Exercise objective:
Please return the lines of the data below, word for word, from the first line through the line containing "metal | wire length, um | GRT usage".

Items listed in a dataset

▶

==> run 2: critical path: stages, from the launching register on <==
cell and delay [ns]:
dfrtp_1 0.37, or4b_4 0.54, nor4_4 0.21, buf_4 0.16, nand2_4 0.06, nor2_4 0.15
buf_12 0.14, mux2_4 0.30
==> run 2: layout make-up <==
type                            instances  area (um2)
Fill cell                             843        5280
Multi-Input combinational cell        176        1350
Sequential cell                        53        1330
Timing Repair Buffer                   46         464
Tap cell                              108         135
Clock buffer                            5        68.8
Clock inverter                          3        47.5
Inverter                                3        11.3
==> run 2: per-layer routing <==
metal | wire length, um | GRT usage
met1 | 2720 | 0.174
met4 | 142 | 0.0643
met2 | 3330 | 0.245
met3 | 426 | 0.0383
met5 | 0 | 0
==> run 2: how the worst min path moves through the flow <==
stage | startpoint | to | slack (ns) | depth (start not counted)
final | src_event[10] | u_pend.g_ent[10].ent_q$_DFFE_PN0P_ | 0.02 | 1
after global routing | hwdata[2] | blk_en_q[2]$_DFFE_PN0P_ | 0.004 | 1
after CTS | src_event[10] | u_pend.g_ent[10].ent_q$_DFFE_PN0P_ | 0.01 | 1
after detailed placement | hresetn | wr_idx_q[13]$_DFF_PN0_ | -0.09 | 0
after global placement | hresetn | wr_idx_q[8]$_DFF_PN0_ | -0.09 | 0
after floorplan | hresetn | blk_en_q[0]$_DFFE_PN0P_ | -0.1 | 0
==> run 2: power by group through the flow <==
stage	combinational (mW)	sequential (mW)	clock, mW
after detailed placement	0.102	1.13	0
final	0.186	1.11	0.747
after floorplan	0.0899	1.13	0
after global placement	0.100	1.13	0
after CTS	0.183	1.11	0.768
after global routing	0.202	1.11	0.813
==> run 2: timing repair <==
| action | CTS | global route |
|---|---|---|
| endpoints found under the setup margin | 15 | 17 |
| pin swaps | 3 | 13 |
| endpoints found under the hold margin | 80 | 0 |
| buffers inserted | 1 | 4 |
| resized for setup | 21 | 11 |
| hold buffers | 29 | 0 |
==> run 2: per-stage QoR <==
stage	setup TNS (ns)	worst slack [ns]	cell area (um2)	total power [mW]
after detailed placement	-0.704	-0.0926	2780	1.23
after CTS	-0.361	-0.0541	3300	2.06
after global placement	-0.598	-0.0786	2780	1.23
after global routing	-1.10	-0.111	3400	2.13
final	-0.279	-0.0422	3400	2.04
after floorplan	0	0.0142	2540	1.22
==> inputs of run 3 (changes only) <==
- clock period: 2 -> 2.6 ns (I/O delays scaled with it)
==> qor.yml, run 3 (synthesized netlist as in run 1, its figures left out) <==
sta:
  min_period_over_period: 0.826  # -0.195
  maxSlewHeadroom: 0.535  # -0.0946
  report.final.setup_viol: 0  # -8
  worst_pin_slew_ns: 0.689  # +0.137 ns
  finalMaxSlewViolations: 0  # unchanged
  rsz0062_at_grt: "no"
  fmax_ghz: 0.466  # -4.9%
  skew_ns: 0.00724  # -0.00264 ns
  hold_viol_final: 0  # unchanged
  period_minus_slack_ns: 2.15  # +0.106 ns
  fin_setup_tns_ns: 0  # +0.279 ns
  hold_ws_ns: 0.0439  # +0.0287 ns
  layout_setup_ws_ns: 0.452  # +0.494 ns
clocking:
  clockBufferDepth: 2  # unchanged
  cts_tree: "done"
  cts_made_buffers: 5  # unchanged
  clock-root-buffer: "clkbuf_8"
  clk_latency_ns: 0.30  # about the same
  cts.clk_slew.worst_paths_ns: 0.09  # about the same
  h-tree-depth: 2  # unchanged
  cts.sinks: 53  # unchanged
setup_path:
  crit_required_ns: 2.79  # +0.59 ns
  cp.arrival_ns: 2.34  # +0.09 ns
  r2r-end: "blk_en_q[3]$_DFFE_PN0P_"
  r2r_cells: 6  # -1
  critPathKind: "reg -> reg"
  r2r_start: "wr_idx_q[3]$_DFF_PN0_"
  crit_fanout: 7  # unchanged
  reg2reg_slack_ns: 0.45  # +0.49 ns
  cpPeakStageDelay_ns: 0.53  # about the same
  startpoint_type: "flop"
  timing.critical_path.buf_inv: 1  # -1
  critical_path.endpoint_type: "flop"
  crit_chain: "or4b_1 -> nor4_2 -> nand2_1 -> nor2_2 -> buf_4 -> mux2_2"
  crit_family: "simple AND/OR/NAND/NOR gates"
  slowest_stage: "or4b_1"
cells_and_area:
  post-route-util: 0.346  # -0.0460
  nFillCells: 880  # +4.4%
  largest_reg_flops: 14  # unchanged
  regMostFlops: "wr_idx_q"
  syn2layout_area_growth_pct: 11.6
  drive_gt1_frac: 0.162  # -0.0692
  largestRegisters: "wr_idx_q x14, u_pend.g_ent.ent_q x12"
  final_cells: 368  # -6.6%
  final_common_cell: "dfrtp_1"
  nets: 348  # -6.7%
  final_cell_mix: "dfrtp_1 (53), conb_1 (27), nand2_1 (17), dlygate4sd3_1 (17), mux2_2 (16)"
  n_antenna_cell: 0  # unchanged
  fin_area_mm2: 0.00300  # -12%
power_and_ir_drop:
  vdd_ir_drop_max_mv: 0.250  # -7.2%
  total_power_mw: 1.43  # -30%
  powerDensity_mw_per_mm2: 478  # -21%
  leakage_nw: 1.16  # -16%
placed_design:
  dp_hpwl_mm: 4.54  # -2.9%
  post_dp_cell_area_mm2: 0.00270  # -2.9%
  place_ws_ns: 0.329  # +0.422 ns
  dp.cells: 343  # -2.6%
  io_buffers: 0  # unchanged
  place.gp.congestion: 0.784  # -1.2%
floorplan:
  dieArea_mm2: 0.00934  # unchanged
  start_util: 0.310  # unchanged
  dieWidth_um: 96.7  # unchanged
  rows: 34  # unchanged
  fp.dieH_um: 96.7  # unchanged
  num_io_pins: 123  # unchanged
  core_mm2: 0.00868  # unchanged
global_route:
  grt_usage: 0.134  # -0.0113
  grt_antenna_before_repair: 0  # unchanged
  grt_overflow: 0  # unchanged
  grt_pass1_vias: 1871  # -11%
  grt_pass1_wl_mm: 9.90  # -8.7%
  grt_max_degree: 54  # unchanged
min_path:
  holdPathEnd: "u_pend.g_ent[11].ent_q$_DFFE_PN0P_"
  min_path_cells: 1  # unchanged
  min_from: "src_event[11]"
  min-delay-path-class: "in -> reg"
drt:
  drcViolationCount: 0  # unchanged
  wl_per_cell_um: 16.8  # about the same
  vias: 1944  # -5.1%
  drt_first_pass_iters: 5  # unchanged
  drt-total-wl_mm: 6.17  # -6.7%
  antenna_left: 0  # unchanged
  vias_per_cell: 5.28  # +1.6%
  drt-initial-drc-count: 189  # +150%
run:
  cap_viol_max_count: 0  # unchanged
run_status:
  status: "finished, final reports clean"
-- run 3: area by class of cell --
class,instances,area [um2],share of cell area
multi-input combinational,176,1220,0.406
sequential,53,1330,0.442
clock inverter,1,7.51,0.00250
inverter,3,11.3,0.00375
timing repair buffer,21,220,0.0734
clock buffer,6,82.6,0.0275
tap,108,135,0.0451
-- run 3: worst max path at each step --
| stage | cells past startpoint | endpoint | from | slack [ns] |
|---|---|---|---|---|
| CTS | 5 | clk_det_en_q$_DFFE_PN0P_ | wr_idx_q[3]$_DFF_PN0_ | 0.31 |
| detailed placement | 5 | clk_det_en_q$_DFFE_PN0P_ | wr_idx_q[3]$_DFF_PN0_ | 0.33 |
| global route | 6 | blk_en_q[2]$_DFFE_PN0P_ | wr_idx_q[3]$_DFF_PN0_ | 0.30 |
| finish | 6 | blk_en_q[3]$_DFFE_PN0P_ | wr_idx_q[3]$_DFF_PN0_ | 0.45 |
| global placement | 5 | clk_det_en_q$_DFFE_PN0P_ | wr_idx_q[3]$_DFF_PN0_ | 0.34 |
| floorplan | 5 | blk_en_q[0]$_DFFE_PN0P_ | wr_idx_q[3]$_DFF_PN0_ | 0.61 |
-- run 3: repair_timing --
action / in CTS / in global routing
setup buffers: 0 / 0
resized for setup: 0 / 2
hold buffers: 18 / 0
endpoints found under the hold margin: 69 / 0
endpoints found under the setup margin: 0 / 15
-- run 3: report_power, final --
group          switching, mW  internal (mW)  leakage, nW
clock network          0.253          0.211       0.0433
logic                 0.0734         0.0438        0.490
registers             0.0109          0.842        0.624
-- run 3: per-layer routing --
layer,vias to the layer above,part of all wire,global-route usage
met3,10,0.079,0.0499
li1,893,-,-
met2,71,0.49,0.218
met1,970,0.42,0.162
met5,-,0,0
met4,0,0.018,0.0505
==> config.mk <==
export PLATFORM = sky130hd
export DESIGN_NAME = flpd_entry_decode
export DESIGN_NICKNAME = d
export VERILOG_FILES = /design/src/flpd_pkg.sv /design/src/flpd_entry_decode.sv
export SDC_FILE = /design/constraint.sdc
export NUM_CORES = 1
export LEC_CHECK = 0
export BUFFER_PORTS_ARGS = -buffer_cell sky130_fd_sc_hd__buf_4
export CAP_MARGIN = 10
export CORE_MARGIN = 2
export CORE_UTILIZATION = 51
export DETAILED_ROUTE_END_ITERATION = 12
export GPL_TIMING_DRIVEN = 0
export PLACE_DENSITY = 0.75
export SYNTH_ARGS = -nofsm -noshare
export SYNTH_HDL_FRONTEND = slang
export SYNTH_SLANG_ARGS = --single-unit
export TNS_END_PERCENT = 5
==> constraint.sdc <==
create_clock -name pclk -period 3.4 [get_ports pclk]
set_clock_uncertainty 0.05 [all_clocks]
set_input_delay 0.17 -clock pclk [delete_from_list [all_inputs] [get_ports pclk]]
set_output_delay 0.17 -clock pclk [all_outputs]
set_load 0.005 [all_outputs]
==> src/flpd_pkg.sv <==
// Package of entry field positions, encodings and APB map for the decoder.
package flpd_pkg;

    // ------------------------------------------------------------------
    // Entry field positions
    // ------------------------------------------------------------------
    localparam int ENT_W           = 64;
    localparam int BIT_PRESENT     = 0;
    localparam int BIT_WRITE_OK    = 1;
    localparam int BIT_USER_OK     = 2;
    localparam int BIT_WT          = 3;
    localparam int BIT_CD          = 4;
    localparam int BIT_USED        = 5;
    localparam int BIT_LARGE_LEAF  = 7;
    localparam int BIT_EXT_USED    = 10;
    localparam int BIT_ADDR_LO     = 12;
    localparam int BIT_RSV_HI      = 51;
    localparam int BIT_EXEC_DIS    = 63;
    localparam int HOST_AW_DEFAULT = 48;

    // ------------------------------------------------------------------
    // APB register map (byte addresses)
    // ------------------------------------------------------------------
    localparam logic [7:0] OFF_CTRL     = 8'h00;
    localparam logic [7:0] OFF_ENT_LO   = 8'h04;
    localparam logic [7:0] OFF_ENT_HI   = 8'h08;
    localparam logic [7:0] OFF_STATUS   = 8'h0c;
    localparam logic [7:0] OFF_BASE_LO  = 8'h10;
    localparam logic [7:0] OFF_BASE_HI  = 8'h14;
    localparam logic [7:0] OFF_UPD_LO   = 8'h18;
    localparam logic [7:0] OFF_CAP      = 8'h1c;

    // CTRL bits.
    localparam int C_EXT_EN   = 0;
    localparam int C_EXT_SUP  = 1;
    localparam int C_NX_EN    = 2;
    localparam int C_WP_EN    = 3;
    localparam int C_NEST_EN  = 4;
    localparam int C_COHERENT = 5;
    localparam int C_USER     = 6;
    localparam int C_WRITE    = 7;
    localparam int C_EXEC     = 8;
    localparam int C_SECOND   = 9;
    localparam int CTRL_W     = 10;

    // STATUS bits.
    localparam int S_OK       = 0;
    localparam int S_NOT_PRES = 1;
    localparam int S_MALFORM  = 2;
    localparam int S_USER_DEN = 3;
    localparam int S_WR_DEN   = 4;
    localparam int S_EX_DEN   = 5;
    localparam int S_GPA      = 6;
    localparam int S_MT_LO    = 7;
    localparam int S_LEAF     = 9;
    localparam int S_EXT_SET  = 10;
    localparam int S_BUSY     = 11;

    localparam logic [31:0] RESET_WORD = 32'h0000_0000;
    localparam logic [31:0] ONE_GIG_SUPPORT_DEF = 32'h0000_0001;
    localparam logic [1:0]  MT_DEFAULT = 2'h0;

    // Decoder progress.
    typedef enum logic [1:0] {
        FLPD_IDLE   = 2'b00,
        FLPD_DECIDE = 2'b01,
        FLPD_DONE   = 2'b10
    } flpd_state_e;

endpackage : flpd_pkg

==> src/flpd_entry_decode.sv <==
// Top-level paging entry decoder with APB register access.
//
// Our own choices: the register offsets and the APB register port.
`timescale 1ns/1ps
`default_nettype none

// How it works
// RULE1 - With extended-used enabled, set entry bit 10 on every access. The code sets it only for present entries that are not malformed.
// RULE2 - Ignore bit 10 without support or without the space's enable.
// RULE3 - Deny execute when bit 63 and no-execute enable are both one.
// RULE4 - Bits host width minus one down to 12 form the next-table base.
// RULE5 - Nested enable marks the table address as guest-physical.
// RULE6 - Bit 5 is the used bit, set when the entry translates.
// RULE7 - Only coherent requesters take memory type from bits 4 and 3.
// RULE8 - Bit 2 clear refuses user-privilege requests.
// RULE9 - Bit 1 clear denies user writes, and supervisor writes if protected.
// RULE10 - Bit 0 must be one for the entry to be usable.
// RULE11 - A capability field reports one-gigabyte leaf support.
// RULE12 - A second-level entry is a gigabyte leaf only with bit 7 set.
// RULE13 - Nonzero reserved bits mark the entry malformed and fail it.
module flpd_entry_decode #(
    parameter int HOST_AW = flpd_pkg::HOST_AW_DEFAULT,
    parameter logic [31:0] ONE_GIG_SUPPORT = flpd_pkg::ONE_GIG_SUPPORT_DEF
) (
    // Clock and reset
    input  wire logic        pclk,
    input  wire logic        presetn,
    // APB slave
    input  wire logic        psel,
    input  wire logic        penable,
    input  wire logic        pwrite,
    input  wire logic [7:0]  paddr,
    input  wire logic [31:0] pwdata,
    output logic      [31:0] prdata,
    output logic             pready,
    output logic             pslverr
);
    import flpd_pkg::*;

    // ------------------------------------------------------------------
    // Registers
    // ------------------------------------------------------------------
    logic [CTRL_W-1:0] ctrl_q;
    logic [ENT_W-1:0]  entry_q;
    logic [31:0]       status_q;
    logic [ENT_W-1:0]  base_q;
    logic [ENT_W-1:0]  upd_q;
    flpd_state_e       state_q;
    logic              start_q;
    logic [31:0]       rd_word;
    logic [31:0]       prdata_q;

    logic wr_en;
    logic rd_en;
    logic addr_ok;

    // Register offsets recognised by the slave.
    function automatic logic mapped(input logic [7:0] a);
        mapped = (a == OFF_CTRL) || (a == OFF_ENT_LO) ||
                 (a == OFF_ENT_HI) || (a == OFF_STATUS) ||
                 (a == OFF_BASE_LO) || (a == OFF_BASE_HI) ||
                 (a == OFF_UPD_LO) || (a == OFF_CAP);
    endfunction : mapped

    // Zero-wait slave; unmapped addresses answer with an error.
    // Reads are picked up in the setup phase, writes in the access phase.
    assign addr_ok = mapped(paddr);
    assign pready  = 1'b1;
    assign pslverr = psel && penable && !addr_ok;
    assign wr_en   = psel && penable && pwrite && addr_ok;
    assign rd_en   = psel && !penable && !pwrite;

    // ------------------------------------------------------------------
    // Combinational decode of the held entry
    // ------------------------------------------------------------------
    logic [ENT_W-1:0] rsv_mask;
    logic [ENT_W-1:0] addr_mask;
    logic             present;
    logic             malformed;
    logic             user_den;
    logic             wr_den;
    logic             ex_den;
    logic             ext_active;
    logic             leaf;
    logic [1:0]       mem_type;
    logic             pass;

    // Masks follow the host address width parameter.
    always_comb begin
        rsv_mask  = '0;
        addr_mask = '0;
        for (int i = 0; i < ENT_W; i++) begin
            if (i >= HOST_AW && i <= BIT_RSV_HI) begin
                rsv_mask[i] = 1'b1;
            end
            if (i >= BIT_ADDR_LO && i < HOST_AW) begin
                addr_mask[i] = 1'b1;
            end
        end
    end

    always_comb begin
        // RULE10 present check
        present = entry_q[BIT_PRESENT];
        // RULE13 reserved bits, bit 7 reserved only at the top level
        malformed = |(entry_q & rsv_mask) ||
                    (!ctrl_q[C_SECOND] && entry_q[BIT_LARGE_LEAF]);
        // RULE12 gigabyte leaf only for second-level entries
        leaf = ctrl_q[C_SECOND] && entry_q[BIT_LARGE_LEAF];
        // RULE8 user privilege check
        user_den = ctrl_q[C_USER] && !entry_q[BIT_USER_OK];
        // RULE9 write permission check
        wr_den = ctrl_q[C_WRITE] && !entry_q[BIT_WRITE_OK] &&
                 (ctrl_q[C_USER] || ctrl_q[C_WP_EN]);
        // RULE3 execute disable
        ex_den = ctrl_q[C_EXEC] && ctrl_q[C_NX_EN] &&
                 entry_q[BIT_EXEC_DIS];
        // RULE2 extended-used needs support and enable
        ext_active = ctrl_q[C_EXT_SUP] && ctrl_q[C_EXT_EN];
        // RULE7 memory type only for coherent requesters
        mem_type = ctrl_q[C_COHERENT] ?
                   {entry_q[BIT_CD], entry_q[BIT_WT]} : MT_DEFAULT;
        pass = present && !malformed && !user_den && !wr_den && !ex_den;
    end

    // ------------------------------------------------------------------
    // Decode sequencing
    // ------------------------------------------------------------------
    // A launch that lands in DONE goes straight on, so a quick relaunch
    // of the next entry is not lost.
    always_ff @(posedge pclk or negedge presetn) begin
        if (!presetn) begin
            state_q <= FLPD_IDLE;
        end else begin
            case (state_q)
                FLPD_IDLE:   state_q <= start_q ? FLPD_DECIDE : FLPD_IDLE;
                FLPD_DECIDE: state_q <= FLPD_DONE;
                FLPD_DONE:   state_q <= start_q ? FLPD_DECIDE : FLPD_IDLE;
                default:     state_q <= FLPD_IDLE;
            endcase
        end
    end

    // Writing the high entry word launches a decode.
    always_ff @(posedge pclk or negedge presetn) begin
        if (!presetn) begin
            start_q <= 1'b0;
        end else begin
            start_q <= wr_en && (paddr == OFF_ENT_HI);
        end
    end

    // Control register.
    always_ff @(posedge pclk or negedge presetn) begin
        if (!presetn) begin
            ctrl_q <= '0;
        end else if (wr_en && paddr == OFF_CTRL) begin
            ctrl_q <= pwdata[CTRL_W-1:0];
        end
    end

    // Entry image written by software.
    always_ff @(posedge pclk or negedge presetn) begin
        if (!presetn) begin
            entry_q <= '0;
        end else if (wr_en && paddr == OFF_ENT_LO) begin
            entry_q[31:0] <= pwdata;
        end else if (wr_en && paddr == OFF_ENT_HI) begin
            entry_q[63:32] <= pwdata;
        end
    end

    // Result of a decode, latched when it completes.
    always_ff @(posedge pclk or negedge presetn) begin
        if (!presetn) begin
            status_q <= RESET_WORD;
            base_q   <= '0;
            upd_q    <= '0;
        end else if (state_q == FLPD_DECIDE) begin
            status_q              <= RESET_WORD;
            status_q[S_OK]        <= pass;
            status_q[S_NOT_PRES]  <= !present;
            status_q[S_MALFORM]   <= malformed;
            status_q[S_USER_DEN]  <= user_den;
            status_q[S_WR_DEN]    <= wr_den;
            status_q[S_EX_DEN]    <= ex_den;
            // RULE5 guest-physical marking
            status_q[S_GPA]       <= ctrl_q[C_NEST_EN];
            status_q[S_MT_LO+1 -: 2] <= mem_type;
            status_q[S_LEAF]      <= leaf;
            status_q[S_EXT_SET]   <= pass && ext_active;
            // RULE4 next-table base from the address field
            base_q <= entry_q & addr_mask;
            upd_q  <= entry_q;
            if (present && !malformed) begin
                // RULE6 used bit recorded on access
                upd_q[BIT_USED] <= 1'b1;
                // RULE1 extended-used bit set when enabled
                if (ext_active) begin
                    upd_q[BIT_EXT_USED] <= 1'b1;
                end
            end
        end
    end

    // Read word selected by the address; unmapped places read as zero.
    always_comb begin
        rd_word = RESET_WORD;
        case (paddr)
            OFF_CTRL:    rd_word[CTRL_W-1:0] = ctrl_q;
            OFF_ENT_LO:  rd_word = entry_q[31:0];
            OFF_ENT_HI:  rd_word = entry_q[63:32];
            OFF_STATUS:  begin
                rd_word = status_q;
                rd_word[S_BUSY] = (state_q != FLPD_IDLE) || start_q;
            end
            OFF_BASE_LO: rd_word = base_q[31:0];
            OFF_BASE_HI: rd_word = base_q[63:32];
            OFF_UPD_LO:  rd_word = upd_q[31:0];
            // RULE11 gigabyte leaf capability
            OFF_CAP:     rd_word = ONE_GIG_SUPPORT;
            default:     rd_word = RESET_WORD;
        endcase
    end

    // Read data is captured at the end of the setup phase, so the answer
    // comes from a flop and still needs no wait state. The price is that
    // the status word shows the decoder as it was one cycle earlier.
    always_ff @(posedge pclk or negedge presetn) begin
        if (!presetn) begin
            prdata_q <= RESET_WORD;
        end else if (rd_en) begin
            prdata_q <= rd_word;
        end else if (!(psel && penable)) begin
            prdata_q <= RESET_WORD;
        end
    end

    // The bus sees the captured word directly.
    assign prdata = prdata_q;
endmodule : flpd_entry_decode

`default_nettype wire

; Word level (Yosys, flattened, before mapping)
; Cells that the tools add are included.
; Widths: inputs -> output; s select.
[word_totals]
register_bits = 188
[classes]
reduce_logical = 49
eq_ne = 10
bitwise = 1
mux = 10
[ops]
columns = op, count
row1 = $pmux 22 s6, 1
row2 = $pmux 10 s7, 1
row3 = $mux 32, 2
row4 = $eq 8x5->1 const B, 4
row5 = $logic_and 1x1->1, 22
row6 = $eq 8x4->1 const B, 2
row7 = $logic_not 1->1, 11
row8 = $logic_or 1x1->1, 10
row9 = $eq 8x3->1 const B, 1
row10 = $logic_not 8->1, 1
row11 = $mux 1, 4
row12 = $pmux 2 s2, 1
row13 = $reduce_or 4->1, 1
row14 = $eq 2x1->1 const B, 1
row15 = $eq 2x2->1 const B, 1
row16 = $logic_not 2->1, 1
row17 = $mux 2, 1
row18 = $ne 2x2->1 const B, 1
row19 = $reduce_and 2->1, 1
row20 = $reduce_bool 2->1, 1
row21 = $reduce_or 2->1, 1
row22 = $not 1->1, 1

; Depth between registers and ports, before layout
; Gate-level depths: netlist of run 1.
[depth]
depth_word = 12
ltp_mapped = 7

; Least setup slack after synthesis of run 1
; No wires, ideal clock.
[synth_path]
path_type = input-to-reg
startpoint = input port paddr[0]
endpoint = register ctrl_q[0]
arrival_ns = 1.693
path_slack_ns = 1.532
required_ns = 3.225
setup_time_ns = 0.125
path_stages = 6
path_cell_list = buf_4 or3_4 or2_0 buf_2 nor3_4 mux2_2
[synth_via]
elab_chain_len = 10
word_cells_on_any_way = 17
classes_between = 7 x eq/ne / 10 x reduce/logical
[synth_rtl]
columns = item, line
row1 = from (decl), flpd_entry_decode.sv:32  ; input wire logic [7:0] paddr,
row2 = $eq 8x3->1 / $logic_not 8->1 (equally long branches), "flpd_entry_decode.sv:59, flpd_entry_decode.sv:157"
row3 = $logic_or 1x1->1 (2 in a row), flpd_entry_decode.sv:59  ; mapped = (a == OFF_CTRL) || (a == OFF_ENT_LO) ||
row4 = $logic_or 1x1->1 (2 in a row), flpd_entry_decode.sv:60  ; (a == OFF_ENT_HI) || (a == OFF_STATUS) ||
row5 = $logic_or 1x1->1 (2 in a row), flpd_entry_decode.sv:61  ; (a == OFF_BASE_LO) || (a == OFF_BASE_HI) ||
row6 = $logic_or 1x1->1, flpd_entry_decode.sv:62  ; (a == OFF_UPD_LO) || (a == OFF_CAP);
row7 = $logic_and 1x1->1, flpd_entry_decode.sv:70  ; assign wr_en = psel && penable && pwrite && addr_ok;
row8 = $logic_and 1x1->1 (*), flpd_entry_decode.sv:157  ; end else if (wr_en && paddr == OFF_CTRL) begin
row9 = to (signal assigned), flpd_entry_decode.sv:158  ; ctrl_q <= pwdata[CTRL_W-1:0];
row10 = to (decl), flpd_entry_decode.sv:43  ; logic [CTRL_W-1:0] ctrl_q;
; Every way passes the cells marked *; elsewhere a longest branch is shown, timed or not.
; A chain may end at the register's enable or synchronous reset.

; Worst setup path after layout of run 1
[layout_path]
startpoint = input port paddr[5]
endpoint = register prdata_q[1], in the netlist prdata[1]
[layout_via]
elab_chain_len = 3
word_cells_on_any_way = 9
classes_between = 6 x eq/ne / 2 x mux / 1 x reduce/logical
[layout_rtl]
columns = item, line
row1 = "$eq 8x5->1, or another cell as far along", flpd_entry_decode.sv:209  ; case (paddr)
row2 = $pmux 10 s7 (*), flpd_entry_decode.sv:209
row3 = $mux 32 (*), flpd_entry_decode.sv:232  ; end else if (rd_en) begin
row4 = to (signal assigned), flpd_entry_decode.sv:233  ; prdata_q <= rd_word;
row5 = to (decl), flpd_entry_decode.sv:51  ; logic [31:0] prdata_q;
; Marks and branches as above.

◀

Task answer:
==> run 2: critical path: stages, from the launching register on <==
cell and delay [ns]:
dfrtp_1 0.37, or4b_4 0.54, nor4_4 0.21, buf_4 0.16, nand2_4 0.06, nor2_4 0.15
buf_12 0.14, mux2_4 0.30
==> run 2: layout make-up <==
type                            instances  area (um2)
Fill cell                             843        5280
Multi-Input combinational cell        176        1350
Sequential cell                        53        1330
Timing Repair Buffer                   46         464
Tap cell                              108         135
Clock buffer                            5        68.8
Clock inverter                          3        47.5
Inverter                                3        11.3
==> run 2: per-layer routing <==
metal | wire length, um | GRT usage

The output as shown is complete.